═══ Excerpted data

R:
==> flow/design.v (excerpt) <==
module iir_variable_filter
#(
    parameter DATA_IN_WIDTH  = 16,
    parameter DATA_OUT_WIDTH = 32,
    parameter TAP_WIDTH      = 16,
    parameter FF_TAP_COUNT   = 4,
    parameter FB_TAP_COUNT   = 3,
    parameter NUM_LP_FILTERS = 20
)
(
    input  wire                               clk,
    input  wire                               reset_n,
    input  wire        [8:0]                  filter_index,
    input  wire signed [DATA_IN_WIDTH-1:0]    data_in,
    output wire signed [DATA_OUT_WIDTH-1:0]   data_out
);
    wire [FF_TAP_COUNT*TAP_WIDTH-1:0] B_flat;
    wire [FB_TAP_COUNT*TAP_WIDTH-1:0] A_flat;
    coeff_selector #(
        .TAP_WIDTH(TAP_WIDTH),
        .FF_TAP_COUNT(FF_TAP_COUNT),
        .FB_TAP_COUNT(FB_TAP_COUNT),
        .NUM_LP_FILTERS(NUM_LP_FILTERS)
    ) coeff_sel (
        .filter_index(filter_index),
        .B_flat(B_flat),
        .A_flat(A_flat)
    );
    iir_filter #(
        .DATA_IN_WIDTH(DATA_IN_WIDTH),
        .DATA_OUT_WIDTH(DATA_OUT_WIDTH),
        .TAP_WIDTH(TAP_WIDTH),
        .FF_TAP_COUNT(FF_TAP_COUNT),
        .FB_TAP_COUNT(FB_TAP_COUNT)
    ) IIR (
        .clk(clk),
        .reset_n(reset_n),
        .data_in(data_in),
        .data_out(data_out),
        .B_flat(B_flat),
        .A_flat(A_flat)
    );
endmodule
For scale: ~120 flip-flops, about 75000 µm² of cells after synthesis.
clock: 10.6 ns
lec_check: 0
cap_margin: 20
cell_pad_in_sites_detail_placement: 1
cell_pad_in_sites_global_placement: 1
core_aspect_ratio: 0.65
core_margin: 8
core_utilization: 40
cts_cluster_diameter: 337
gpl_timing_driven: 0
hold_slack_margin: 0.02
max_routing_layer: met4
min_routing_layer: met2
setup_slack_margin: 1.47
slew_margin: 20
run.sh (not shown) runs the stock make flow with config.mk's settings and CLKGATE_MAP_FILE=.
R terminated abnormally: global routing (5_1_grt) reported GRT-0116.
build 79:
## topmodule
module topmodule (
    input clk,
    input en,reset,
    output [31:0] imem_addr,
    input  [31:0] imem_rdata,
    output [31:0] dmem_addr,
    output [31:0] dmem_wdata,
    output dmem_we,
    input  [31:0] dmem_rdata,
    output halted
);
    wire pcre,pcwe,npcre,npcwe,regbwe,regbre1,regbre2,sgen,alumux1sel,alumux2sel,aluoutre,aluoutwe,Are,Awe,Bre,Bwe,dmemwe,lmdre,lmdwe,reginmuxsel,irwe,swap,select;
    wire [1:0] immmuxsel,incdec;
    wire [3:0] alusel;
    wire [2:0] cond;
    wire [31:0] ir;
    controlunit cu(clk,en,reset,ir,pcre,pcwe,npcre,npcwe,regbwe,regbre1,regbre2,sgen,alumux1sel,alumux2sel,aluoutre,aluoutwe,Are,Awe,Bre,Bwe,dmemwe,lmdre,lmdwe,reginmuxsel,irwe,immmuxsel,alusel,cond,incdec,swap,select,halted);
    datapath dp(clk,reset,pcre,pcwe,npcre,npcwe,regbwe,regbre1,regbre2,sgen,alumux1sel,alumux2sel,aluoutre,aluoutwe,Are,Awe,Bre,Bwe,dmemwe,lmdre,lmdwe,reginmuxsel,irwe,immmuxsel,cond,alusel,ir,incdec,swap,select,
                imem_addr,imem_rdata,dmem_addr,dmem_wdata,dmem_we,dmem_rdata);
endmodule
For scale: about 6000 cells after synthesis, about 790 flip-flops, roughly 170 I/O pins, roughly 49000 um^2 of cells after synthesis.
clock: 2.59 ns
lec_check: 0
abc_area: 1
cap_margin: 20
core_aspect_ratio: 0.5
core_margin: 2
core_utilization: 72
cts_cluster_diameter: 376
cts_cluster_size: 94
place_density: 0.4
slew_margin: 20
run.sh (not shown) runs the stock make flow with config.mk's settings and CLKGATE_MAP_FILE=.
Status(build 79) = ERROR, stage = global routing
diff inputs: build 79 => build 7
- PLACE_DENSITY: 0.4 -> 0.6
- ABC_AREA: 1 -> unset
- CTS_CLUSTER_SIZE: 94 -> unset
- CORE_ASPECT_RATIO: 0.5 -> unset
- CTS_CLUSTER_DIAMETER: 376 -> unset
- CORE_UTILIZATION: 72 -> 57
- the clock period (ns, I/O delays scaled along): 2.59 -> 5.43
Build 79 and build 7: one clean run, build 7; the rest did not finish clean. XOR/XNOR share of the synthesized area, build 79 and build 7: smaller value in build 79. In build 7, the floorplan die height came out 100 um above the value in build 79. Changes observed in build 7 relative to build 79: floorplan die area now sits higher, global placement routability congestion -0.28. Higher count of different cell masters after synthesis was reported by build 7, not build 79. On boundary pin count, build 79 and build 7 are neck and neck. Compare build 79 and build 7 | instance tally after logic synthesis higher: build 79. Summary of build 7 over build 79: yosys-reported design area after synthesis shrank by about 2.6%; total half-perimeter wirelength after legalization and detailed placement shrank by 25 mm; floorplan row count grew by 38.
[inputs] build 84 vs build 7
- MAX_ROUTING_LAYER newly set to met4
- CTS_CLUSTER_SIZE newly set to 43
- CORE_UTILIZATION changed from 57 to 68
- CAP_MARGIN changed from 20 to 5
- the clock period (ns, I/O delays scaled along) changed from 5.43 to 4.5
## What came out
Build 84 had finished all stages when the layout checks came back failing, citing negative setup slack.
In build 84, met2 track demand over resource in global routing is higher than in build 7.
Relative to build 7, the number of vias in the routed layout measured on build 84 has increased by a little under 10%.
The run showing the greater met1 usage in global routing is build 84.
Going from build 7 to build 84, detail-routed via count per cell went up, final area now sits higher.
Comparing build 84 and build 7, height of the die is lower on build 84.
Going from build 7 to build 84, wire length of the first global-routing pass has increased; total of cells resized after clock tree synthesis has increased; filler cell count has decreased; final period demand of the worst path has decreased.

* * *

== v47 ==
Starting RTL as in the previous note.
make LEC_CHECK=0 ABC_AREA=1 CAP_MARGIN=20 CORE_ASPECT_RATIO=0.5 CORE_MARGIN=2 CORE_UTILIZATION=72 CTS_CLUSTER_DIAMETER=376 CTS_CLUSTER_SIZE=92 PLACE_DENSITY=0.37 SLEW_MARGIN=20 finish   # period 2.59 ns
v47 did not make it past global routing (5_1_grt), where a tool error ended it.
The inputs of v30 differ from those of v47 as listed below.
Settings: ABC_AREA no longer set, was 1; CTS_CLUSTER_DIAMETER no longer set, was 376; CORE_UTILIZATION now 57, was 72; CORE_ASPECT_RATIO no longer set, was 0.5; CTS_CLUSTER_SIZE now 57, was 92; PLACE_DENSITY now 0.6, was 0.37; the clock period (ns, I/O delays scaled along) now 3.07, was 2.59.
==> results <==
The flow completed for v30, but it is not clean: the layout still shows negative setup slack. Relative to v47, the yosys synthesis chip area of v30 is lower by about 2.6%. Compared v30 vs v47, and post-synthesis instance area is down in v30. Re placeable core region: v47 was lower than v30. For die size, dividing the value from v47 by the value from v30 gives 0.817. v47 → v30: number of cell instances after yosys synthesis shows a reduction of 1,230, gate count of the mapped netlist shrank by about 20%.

══════
═══ Excerpted data

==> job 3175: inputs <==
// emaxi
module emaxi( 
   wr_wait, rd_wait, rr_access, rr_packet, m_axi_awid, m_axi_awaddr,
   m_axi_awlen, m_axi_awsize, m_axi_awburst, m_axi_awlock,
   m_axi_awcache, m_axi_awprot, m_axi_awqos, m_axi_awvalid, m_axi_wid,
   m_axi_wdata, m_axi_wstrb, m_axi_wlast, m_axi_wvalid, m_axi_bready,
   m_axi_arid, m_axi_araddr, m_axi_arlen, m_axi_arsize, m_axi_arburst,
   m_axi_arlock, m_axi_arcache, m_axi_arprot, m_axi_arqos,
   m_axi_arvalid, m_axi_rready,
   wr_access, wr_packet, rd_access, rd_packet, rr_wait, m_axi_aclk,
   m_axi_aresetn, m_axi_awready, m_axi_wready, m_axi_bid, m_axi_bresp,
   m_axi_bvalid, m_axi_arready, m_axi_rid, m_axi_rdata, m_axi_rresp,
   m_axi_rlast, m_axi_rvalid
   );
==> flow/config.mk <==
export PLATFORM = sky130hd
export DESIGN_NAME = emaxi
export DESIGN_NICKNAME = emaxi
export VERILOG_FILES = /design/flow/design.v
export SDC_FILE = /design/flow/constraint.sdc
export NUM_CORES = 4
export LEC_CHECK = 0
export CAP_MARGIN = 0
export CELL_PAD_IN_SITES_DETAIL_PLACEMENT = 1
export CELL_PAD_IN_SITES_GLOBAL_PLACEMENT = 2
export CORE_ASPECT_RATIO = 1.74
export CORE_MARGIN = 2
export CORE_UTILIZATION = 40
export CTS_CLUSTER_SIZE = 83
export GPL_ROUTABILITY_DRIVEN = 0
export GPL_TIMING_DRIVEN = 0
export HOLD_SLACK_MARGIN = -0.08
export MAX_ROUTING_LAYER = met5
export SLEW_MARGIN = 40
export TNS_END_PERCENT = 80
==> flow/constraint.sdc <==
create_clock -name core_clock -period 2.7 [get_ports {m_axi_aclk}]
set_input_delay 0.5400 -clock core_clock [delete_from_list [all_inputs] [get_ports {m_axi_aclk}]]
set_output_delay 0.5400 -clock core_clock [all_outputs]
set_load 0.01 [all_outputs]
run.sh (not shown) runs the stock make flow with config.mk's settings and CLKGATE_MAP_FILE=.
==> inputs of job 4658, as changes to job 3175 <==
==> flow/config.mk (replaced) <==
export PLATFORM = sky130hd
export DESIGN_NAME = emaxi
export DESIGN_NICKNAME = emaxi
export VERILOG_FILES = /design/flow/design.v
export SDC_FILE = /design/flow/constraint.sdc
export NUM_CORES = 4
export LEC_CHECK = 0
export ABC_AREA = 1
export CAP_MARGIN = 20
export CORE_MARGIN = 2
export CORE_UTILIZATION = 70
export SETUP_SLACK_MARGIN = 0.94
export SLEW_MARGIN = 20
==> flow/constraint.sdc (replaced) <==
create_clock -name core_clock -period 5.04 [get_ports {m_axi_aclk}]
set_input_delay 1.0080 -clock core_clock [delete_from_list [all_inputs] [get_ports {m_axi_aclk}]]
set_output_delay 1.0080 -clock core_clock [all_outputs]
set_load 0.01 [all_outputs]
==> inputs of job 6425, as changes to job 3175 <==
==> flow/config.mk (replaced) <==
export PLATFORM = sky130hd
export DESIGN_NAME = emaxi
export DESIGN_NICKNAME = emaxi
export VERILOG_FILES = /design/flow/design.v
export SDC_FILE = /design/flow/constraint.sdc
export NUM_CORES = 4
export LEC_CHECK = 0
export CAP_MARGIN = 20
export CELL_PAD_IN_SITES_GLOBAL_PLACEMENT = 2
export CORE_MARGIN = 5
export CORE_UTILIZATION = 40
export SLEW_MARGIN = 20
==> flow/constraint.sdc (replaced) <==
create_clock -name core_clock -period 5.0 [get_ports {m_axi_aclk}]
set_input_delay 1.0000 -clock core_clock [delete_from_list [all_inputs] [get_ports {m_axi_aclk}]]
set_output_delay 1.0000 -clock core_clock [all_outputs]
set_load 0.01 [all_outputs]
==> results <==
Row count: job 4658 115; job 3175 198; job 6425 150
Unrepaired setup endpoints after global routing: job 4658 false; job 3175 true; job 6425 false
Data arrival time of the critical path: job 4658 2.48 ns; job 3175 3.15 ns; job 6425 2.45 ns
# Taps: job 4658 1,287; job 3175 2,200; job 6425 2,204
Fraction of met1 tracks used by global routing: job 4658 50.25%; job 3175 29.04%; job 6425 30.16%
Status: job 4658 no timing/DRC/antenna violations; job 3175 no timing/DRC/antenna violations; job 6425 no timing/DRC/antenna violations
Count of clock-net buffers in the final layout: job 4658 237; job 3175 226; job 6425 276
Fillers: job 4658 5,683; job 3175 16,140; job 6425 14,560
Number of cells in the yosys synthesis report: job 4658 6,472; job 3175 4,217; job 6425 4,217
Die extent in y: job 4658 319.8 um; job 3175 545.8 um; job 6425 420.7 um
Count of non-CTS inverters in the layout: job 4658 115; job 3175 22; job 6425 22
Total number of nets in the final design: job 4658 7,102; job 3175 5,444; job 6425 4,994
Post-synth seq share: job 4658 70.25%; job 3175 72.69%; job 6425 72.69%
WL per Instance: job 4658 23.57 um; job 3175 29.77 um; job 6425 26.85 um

══════

■ **Work to be completed**: From the records above, reproduce exactly the lines from the one with "export GPL_ROUTABILITY_DRIVEN = 0" to the one with "create_clock -name core_clock -period 2.7", both included, and no others.

■ **Reply**:
export GPL_ROUTABILITY_DRIVEN = 0
export GPL_TIMING_DRIVEN = 0
export HOLD_SLACK_MARGIN = -0.08
export MAX_ROUTING_LAYER = met5
export SLEW_MARGIN = 40
export TNS_END_PERCENT = 80
==> flow/constraint.sdc <==
create_clock -name core_clock -period 2.7 [get_ports {m_axi_aclk}]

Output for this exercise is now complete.